What to work on => The only thing to report is how many lines of the data contain the word "genvar".

Extracted data =>
+---+

<file path="config.mk">
export PLATFORM = sky130hd
export DESIGN_NAME = card_status_irq
export DESIGN_NICKNAME = d
export VERILOG_FILES = /design/src/rtl/csi_pkg.sv /design/src/rtl/csi_sync.sv /design/src/rtl/csi_flags.sv /design/src/rtl/card_status_irq.sv
export SDC_FILE = /design/constraint.sdc
export NUM_CORES = 1
export LEC_CHECK = 0
export ABC_AREA = 1
export BUFFER_PORTS_ARGS = -buffer_cell sky130_fd_sc_hd__buf_2
export CAP_MARGIN = 20
export CORE_MARGIN = 10
export CORE_UTILIZATION = 48
export CTS_CLUSTER_DIAMETER = 100
export DETAILED_ROUTE_END_ITERATION = 12
export HOLD_SLACK_MARGIN = 0.06
export PLACE_DENSITY_LB_ADDON = 0.08
export SETUP_SLACK_MARGIN = 0.1
export SLEW_MARGIN = 20
export SYNTH_ARGS = -nofsm -noshare
export SYNTH_HDL_FRONTEND = slang
export SYNTH_HIERARCHICAL = 1
export SYNTH_SLANG_ARGS = --single-unit
</file>
<file path="constraint.sdc">
create_clock -name clk -period 1.1 [get_ports clk]
set_clock_uncertainty 0.05 [all_clocks]
set_input_delay 0.055 -clock clk [delete_from_list [all_inputs] [get_ports clk]]
set_output_delay 0.055 -clock clk [all_outputs]
set_load 0.02 [all_outputs]
</file>
<file path="src/rtl/csi_pkg.sv">
package csi_pkg;
    localparam int DATA_W  = 16;
    localparam int LIVE_W  = 8;
    localparam int WATCH_W = 6;
    localparam int FLAG_W  = 6;
    localparam int SYNC_W  = LIVE_W + 1;
    localparam int LINES   = 2;
    localparam int FLAG_LO = 8;

    localparam logic [1:0] ADDR_CTRL = 2'd0;
    localparam logic [1:0] ADDR_DIAG = 2'd1;
    localparam logic [1:0] ADDR_STAT = 2'd2;

    typedef struct packed {
        logic [FLAG_W-1:0] en;
        logic              io_ie;
        logic              io_route;
        logic              sc_route;
        logic              io_mode;
    } ctrl_t;

    typedef struct packed {
        logic wait_v;
        logic wp;
        logic rdy;
        logic bvd1;
        logic bvd2;
        logic cd;
        logic en;
    } diag_t;

    localparam int CTRL_W = $bits(ctrl_t);
    localparam int DIAG_W = $bits(diag_t);
endpackage

</file>
<file path="src/rtl/csi_sync.sv">
module csi_sync #(
    parameter int WIDTH  = 9,
    parameter int STAGES = 2
) (
    input  logic             clk,
    input  logic             rst_n,
    input  logic [WIDTH-1:0] async_in,
    output logic [WIDTH-1:0] sync_out
);
    logic [WIDTH-1:0] stage_q [STAGES];

    always_ff @(posedge clk or negedge rst_n) begin
        if (!rst_n) begin
            for (int s = 0; s < STAGES; s++) stage_q[s] <= '0;
        end else begin
            stage_q[0] <= async_in;
            for (int s = 1; s < STAGES; s++) stage_q[s] <= stage_q[s-1];
        end
    end

    assign sync_out = stage_q[STAGES-1];
endmodule

</file>
<file path="src/rtl/csi_flags.sv">
module csi_flags
    import csi_pkg::*;
(
    input  logic               clk,
    input  logic               rst_n,
    input  logic [WATCH_W-1:0] watch,
    input  logic               timeout,
    input  logic [FLAG_W-1:0]  clr,
    output logic [FLAG_W-1:0]  flags
);
    // watch order: [5] cd2, [4] cd1, [3] bvd2, [2] bvd1, [1] rdy, [0] wp
    typedef struct packed {
        logic [WATCH_W-1:0] prev;
        logic [FLAG_W-1:0]  flg;
    } fstate_t;

    fstate_t st_d, st_q;
    logic [WATCH_W-1:0] chg;
    logic [FLAG_W-1:0]  set;

    always_comb begin
        chg = watch ^ st_q.prev;
        set = {chg[5] | chg[4], chg[3], chg[2], chg[1], chg[0], timeout};
        st_d.prev = watch;
        st_d.flg  = (st_q.flg & ~clr) | set;
    end

    always_ff @(posedge clk or negedge rst_n) begin
        if (!rst_n) st_q <= '0;
        else        st_q <= st_d;
    end

    assign flags = st_q.flg;

    for (genvar i = 0; i < FLAG_W; i++) begin : g_chk
        // a pending flag with no clear stays pending
        p_sticky_r3: assert property (@(posedge clk) disable iff (!rst_n)
            (flags[i] && !clr[i]) |=> flags[i]);
        // a set event beats a simultaneous clear
        p_set_wins_r4: assert property (@(posedge clk) disable iff (!rst_n)
            (set[i] && clr[i]) |=> flags[i]);
    end
endmodule

</file>
<file path="src/rtl/card_status_irq.sv">
module card_status_irq
    import csi_pkg::*;
(
    input  logic              clk,
    input  logic              rst_n,
    input  logic              pin_cd1,
    input  logic              pin_cd2,
    input  logic              pin_bvd1,
    input  logic              pin_bvd2,
    input  logic              pin_rdy,
    input  logic              pin_wp,
    input  logic              pin_wait,
    input  logic              pin_pwr,
    input  logic              pin_io_req,
    input  logic              access_timeout,
    input  logic              reg_wr,
    input  logic [1:0]        reg_addr,
    input  logic [DATA_W-1:0] reg_wdata,
    output logic [DATA_W-1:0] reg_rdata,
    output logic [LINES-1:0]  host_irq_n
);
    typedef struct packed {
        ctrl_t ctrl;
        diag_t diag;
    } rstate_t;

    rstate_t st_d, st_q;

    logic [SYNC_W-1:0] synced;
    logic [LIVE_W-1:0] live;
    logic              io_req_s;
    logic [FLAG_W-1:0] flags;
    logic [FLAG_W-1:0] clr;
    logic              summary;
    logic              io_active;
    logic [DATA_W-1:0] status;

    csi_sync #(.WIDTH(SYNC_W), .STAGES(2)) u_sync (
        .clk      (clk),
        .rst_n    (rst_n),
        .async_in ({pin_io_req, pin_cd2, pin_cd1, pin_bvd2, pin_bvd1,
                    pin_rdy, pin_wp, pin_wait, pin_pwr}),
        .sync_out (synced)
    );

    assign io_req_s = synced[SYNC_W-1];

    // diagnostic override of the watched lines (power-good is never overridden)
    always_comb begin
        live = synced[LIVE_W-1:0];
        if (st_q.diag.en) begin
            live[7] = st_q.diag.cd;
            live[6] = st_q.diag.cd;
            live[5] = st_q.diag.bvd2;
            live[4] = st_q.diag.bvd1;
            live[3] = st_q.diag.rdy;
            live[2] = st_q.diag.wp;
            live[1] = st_q.diag.wait_v;
        end
    end

    assign clr = (reg_wr && reg_addr == ADDR_STAT)
               ? reg_wdata[FLAG_LO+FLAG_W-1:FLAG_LO] : '0;

    csi_flags u_flags (
        .clk     (clk),
        .rst_n   (rst_n),
        .watch   (live[7:2]),
        .timeout (access_timeout),
        .clr     (clr),
        .flags   (flags)
    );

    assign summary   = |(flags & st_q.ctrl.en);
    assign io_active = st_q.ctrl.io_mode && st_q.ctrl.io_ie && io_req_s;
    assign status    = {st_q.ctrl.io_mode & io_req_s, summary, flags, live};

    always_comb begin
        st_d = st_q;
        if (reg_wr) begin
            case (reg_addr)
                ADDR_CTRL: st_d.ctrl = ctrl_t'(reg_wdata[CTRL_W-1:0]);
                ADDR_DIAG: st_d.diag = diag_t'(reg_wdata[DIAG_W-1:0]);
                default:   ;
            endcase
        end
    end

    always_ff @(posedge clk or negedge rst_n) begin
        if (!rst_n) st_q <= '0;
        else        st_q <= st_d;
    end

    always_comb begin
        case (reg_addr)
            ADDR_CTRL: reg_rdata = {{(DATA_W-CTRL_W){1'b0}}, st_q.ctrl};
            ADDR_DIAG: reg_rdata = {{(DATA_W-DIAG_W){1'b0}}, st_q.diag};
            ADDR_STAT: reg_rdata = status;
            default:   reg_rdata = '0;
        endcase
    end

    for (genvar l = 0; l < LINES; l++) begin : g_line
        assign host_irq_n[l] =
            !((summary   && (st_q.ctrl.sc_route == l[0])) ||
              (io_active && (st_q.ctrl.io_route == l[0])));
    end

    // with every enable off, neither host line may be asserted
    p_quiet_r6: assert property (@(posedge clk) disable iff (!rst_n)
        (st_q.ctrl.en == '0 && !st_q.ctrl.io_ie) |-> (host_irq_n == '1));
    // a pending summary routed to line 0 pulls that line low
    p_route_sc_r7: assert property (@(posedge clk) disable iff (!rst_n)
        (status[14] && !st_q.ctrl.sc_route) |-> !host_irq_n[0]);
    // memory-only mode keeps the top status bit at zero
    p_top_zero_r8: assert property (@(posedge clk) disable iff (!rst_n)
        !st_q.ctrl.io_mode |-> !status[15]);
endmodule

</file>
==> qor.yml, run 1 <==
setup_path:
  crit_path_cell_trace: "nand2_1 > nand2_1 > nor2_2 > nand2_2 > a21oi_4 > buf_6"
  max_stage_delay_ps: 400
  cp_num_buf_inv: 1
  startpoint_type: "flop"
  critPathMaxFanout: 2
  crit_path_end_kind: "output pin"
  critPathRequiredTime_ps: 1000
  cp.arrival_ps: 1360
  cp_slowest_cell: "dfrtp_1"
  critical_path_class: "flop to output pin"
  cpMostUsedCell: "nand2_1"
  worst_path_dominant_cell_family: "flip-flops"
final_layout:
  fillers: 331
  final_cell_area_sq_um: 3200
  drive_above_1_share: 0.443
  synthToLayoutAreaGrowth_pct: 45.9
  final_cell_count_no_fill: 388
  diodes: 0
  nets: 366
synth:
  ys_ff_latch: 47
  netlist_area_sq_um: 2190
  synth_area_leaders: "dfrtp_1 54%, nand2_1 13%, inv_1 6.2%, buf_4 5.8%, o21ai_2 5.6%"
  ys_types: 23
  synthCells: 245
  synth_top_area_frac: 0.537
  syn_nets: 276
  yosys_warnings: 6
  synth-seq-area-share: 0.537
  synth_top_cell_by_area: "dfrtp_1"
  avgSynthCellArea_sq_um: 8.94
run:
  drv_cap: 0
global_route:
  antenna_found_initial: 0
  grt_pass1_vias: 1943
  grt_overflow_total: 0
  track_usage: 0.148
  grt_pass1_wl_microns: 8910
  grt_max_degree: 48
die:
  pin_count: 49
  core-area_sq_um: 4380
  die_area_sq_um: 7670
  die_y_microns: 87.6
  initial_utilization: 0.500
  row_count: 24
  die_w_microns: 87.6
timing:
  worst_pin_slew_ps: 279
  finalSetupViolCount: 23
  fin_crit_sh: 1.33
  finalHoldViolCount: 0
  max_freq_ghz: 0.685
  slew_viol_final: 0
  rsz0062_at_grt: "yes"
  worst_slack_ps: -361
  fin_crit_ps: 1460
  relSlewSlack: 0.814
clock_network:
  cts-buffers-inserted: 5
  clk-insertion-delay-late_ps: 300
  clk_pin_slew_ps: 90
  clock_path_buffers: 2
  cts_tree: "yes"
  cts-root-buf: "clkbuf_8"
  cts.sinks: 47
  htree_levels: 2
placement:
  place.gp.congestion: 0.845
  io_buffer_count: 46
  place_inst: 345
  dp_hpwl_microns: 3580
  dpl_cell_area_sq_um: 2580
  pre_cts_ws_ps: -107
drt:
  wl_microns: 5280
  num_vias: 1788
  first_pass_iters: 4
  drt_iter0_drc: 74
  wl_per_cell_microns: 13.6
  drc: 0
  viasPerCell: 4.61
  final_antenna_net_count: 0
outcome:
  status: "finished, violations left"
  failed_checks: "setup timing"
power_and_ir_drop:
  power.leakage_uw: 0.00169
  fin_total_pwr_uw: 4490
  cellPowerDensity_nw_per_um2: 1410
  ir_drop_mv: 0.827
hold_path:
  min_path_type: "input pin to flop"
[area by class of cell]
type                    instances  area (sq um)  area share
inverters                      38           150      0.0470
clock buffers                   6          72.6      0.0227
flip-flops and latches         47          1180       0.368
clock inverters                 2          16.3     0.00509
well taps                      52          65.1      0.0204
multi-input cells             141           843       0.264
repair buffers                102           871       0.273
[state kept, by name, summed over array words and instances, names as in the netlist]
register         flops
u_flags/flags        6
u_sync/stage_q       9
u_sync/sync_out      9
u_flags/st_q         6
st_q                17
[per-layer routing]
layer / vias to the layer above / GRT usage / part of all wire
li1: 910 / - / -
met1: 820 / 0.175 / 0.42
met2: 46 / 0.244 / 0.50
met3: 12 / 0.0418 / 0.057
met4: 0 / 0.0667 / 0.023
met5: - / 0 / 0
[path summary, 6_finish.rpt]
check                                          endpoint  slack (ps)  depth (start not counted)                        start
max                                       host_irq_n[0]        -360                          6   u_flags/flags[5]$_DFF_PN0_
min                          u_flags/flags[4]$_DFF_PN0_          80                          6                reg_wdata[12]
max reg2reg                  u_flags/flags[1]$_DFF_PN0_        -150                          6          st_q[0]$_DFFE_PN0P_
min reg2reg                u_sync/sync_out[0]$_DFF_PN0_         300                          0  u_sync/stage_q[9]$_DFF_PN0_
max in group asynchronous           st_q[0]$_DFFE_PN0P_         570                          3                        rst_n
min in group asynchronous  u_sync/sync_out[6]$_DFF_PN0_         200                          3                        rst_n
[stage by stage]
step,TNS [ps],hold WS (ps),utilization
floorplan,-25.9,-291,-
global route,-6160,136,0.729
detailed placement,-822,7.06,0.588
CTS,-4730,63.6,0.711
global placement,-614,6.97,0.588
finish,-4780,79.8,0.729
[cell usage after synthesis, drive strengths merged]
master and count:
a22o 3, nor2 17, nand2 81, dfrtp 47, nand3 11, xnor2 1, or2 4, o21bai 1
inv 38, buf 19, o211ai 2, a21oi 4, o21ai 17
[power breakdown]
| group | leakage, uW | internal, uW | switching (uW) |
|---|---|---|---|
| clock | 0.0000418 | 457 | 591 |
| combinational | 0.00110 | 710 | 677 |
| sequential | 0.000548 | 1910 | 145 |
[worst reg2reg max path: stages (launching register included)]
cell and delay [ps]:
dfrtp_2 480, buf_6 140, nand2_2 50, nand2_2 70, buf_6 120, or2_1 230
nand3_2 60
[cell families (layout without fill, tap and decap cells)]
group | after synthesis | count (layout) | share of synthesized area
AO/OA/AOI/OAI | 27 | 27 | 0.0942
XOR/XNOR | 1 | 1 | 0.00400
buffers and inverters | 57 | 148 | 0.139
flip-flops | 47 | 47 | 0.537
AND/OR/NAND/NOR | 113 | 113 | 0.226
[repair_timing]
action                     4_1_cts  5_1_grt
pin swaps                       18       14
hold endpoints to repair        76        0
cloned                           0        0
resized for setup               57       18
setup endpoints to repair       23       26
buffers inserted                 7        8
hold buffers                    24        0
[cells in the final DEF (no fill, tap or decap), types with 4 or more instances in the layout]
cell           Yosys  final
dfrtp_1           47     46
nor2_1            16     13
buf_2              0     28
inv_1             36     31
buf_4             17     24
or2_1              4      4
nand2_4            2      6
o21ai_2           14     14
nand2_2            4     20
clkbuf_8           0      5
nand2_1           75     55
buf_6              1     24
nor2_2             1      4
inv_2              1      4
dlygate4sd3_1      0     24
nand3_2            4      8
Note: power is estimated with default switching activity, not from simulation.
==> run 2: changes to the inputs <==
- ABC_AREA: 1 -> not set
- CORE_UTILIZATION: 48 -> 47
- CTS_CLUSTER_SIZE: not set -> 20
==> qor.yml, run 2 <==
timing:
  slew_viol_final: 0
  max_freq_ghz: 0.644
  fin_crit_sh: 1.41
  relSlewSlack: 0.815
  worst_slack_ps: -454
  fin_crit_ps: 1550
  worst_pin_slew_ps: 269
  finalSetupViolCount: 28
  finalHoldViolCount: 0
  rsz0062_at_grt: "yes"
drt:
  viasPerCell: 4.98
  num_vias: 1565
  wl_per_cell_microns: 16.1
  drt_iter0_drc: 52
  first_pass_iters: 4
  wl_microns: 5040
  final_antenna_net_count: 0
  drc: 0
clock_network:
  clk_pin_slew_ps: 90
  clk-insertion-delay-late_ps: 280
  clock_path_buffers: 2
  cts-buffers-inserted: 5
  cts-root-buf: "clkbuf_8"
  cts_tree: "yes"
  cts.sinks: 47
  htree_levels: 2
placement:
  place.gp.congestion: 0.838
  io_buffer_count: 46
  dp_hpwl_microns: 3540
  place_inst: 271
synth:
  ys_types: 24
  synth_most_common_cell: "dfrtp_1"
  synth-compound-area-share: 0.0643
  ys_async_sr_fraction: 1.00
  yosys_warnings: 6
  synth.area.mux_share: 0.154
  synth_top_area_frac: 0.576
  synth_top_cell_by_area: "dfrtp_1"
  synth-seq-area-share: 0.576
  synthTopCellsByCount: "47 x dfrtp_1, 19 x mux2_2, 16 x buf_4"
  synth_top_family_by_area: "multiplexers"
  synthSimpleGateAreaFrac: 0.0937
  syn_nets: 195
  synthFlopType: "dfrtp_1"
  synth-edff-count: 0
  ys_ff_latch: 47
  synthCells: 164
  synth_xor_area_frac: 0.0257
  synthAdderAreaFrac: 0
  netlist_area_sq_um: 2040
  synth_area_leaders: "dfrtp_1 58%, mux2_2 10%, buf_4 5.9%, mux2i_1 4.9%, o21ai_0 2.9%"
  avgSynthCellArea_sq_um: 12.5
run:
  drv_cap: 0
die:
  initial_utilization: 0.496
  row_count: 23
  die_area_sq_um: 7380
  core-area_sq_um: 4120
  die_y_microns: 85.9
  pin_count: 49
  die_w_microns: 85.9
global_route:
  antenna_found_initial: 0
  grt_pass1_vias: 1694
  track_usage: 0.139
  grt_pass1_wl_microns: 8340
  grt_overflow_total: 0
  grt_max_degree: 48
hold_path:
  min_path_type: "input pin to flop"
power_and_ir_drop:
  ir_drop_mv: 0.994
  power.leakage_uw: 0.00157
  cellPowerDensity_nw_per_um2: 1560
setup_path:
  r2r-start: "st_q[0]$_DFFE_PN0P_"
  r2r_cells: 5
  startpoint_type: "flop"
  reg2reg_to: "u_flags/flags[3]$_DFF_PN0_"
  cp.arrival_ps: 1450
  crit_path_end_kind: "output pin"
  critPathRequiredTime_ps: 1000
  critical_path_class: "flop to output pin"
  reg2reg_slack_ps: -280
  critPathMaxFanout: 4
  setup.worst_path.start: "st_q[0]$_DFFE_PN0P_"
  critical_path.endpoint: "reg_rdata[2]"
final_layout:
  diodes: 0
  final_util: 0.782
  largest_register_ffs: 17
  layout_common_cells: "46 x dfrtp_1, 29 x buf_2, 29 x buf_6, 28 x buf_4, 24 x dlygate4sd3_1"
  synthToLayoutAreaGrowth_pct: 57.6
  drive_above_1_share: 0.572
  largest_register: "st_q"
  nets: 294
  layout_commonest_cell: "dfrtp_1"
  final_cell_count_no_fill: 314
outcome:
  status: "finished, violations left"
  failed_checks: "setup timing"
run 2: cell types whose count changed in the layout (fill, tap and decap cells not counted), sizes merged, moves of 5 or more:
cell / change
mux2i: +10
nand2: -72
xnor2: +5
nand3: -9
inv: -31
buf: +10
and3: +8
nor2: -13
mux2: +19
o21ai: -5
run 2: cell families (layout without fill, tap and decap cells):
| family | count (synthesis) | in the layout |
|---|---|---|
| flops | 47 | 47 |
| simple gates | 33 | 33 |
| mux | 29 | 29 |
| buf+inv | 28 | 128 |
| compound gates | 21 | 21 |
| xor+xnor | 6 | 6 |
run 2: cell type report:
type	count	area, sq um
flip-flops and latches	47	1180
inverters	8	30.0
clock buffers	6	82.6
well taps	50	62.6
clock inverters	2	35.0
multi-input cells	89	868
fillers	257	897
repair buffers	112	962
run 2: worst min path at each step:
| stage | to | slack [ps] | cells after the start | from |
|---|---|---|---|---|
| 2_1_floorplan | st_q[0]$_DFFE_PN0P_ | -290 | 0 | rst_n |
| 3_3_place_gp | u_flags/flags[4]$_DFF_PN0_ | 3 | 2 | rst_n |
| 3_5_place_dp | u_flags/flags[4]$_DFF_PN0_ | 5 | 2 | rst_n |
| 4_1_cts | u_flags/flags[5]$_DFF_PN0_ | 130 | 4 | reg_wdata[13] |
| 5_1_grt | u_flags/flags[5]$_DFF_PN0_ | 140 | 4 | reg_wdata[13] |
| 6_report | u_flags/flags[5]$_DFF_PN0_ | 130 | 4 | reg_wdata[13] |
run 2: power breakdown:
group / internal, uW / switching [uW]
clock: 736 / 561
sequential: 1950 / 176
combinational: 957 / 634
total: 3640 / 1370
run 2: stage by stage:
step	setup WS, ps	area, sq um	setup TNS [ps]	hold WS, ps	power (uW)
6_report	-454	3220	-7060	128	5010
5_1_grt	-500	3220	-8350	143	5250
4_1_cts	-441	3150	-6870	126	4960
3_5_place_dp	-202	2510	-2460	4.85	3260
3_3_place_gp	-173	2510	-2050	3.17	3230
2_1_floorplan	-51.6	2110	-396	-291	2800
run 2: routing by layer:
layer / up-vias / global-route usage / share of wire
met4: 0 / 0.0404 / 0.0038
met1: 773 / 0.164 / 0.41
met3: 3 / 0.0416 / 0.064
li1: 741 / - / -
met5: - / 0 / 0
met2: 48 / 0.239 / 0.52
run 2: critical path: stages (launching register included):
cell     delay, ps
dfrtp_2        440
buf_12         140
mux2_4         320
nand2_4         70
o21ai_2         60
buf_6          140
run 2: what timing repair did:
action                                 in CTS  in global routing
resized for setup                          61                 14
hold buffers                               24                  0
setup endpoints to repair                  29                 30
setup buffers                               8                  7
pin swaps                                   8                  6
endpoints found under the hold margin      78                  0
==> run 3: changes to the inputs <==
- CORE_UTILIZATION: 47 -> 25
==> qor.yml, run 3 (synthesis results as in run 2) <==
drt:
  num_vias: 1523
  final_antenna_net_count: 0
  wl_microns: 5520
  viasPerCell: 4.21
  drc: 0
  wl_per_cell_microns: 15.2
  drt_iter0_drc: 43
  first_pass_iters: 3
final_layout:
  largest_register_ffs: 17
  synthToLayoutAreaGrowth_pct: 58.4
  drive_above_1_share: 0.550
  layout_commonest_cell: "dfrtp_1"
  diodes: 0
  final_cell_area_sq_um: 3230
  final_util: 0.412
  layout_common_cells: "46 x dfrtp_1, 30 x buf_2, 28 x buf_4, 25 x buf_6, 24 x dlygate4sd3_1"
  nets: 290
  multi_input_area_sq_um: 865
  ff_latch_area_sq_um: 1180
  fillers: 763
  largest_register: "st_q"
clock_network:
  cts-root-buf: "clkbuf_8"
  clk-insertion-delay-late_ps: 300
  clock_path_buffers: 2
  cts-buffers-inserted: 5
  htree_levels: 2
  cts.sinks: 47
  cts_tree: "yes"
  clk_pin_slew_ps: 90
setup_path:
  crit_path_cell_trace: "mux2_4 > nand2_2 > o21ai_2 > buf_6"
  cp.arrival_ps: 1430
  max_stage_delay_ps: 520
  critical_path_class: "flop to output pin"
  crit_path_end_kind: "output pin"
  r2r_cells: 5
  startpoint_type: "flop"
  critPathRequiredTime_ps: 1000
  cp_slowest_cell: "dfrtp_2"
  critPathMaxFanout: 8
die:
  pin_count: 49
  row_count: 32
  die_area_sq_um: 12200
  die_w_microns: 110
  die_y_microns: 110
  initial_utilization: 0.260
  core-area_sq_um: 7850
run:
  drv_cap: 0
global_route:
  grt_max_degree: 48
  grt_pass1_wl_microns: 8890
  grt_overflow_total: 0
  antenna_found_initial: 0
  track_usage: 0.0941
  grt_pass1_vias: 1753
placement:
  dpl_cell_area_sq_um: 2560
  dp_hpwl_microns: 4220
  io_buffer_count: 46
  place.gp.congestion: 0.717
outcome:
  status: "finished, violations left"
  failed_checks: "setup timing"
timing:
  finalHoldViolCount: 0
  slew_viol_final: 0
  finalSetupViolCount: 27
  relSlewSlack: 0.837
  max_freq_ghz: 0.651
  fin_crit_sh: 1.40
  fin_crit_ps: 1540
  rsz0062_at_grt: "yes"
  worst_pin_slew_ps: 238
  worst_slack_ps: -435
power_and_ir_drop:
  cellPowerDensity_nw_per_um2: 1600
  ir_drop_mv: 0.514
  power.leakage_uw: 0.00155
hold_path:
  min_path_type: "input pin to flop"
  hold_path_depth: 3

+---+

Worked solution => 2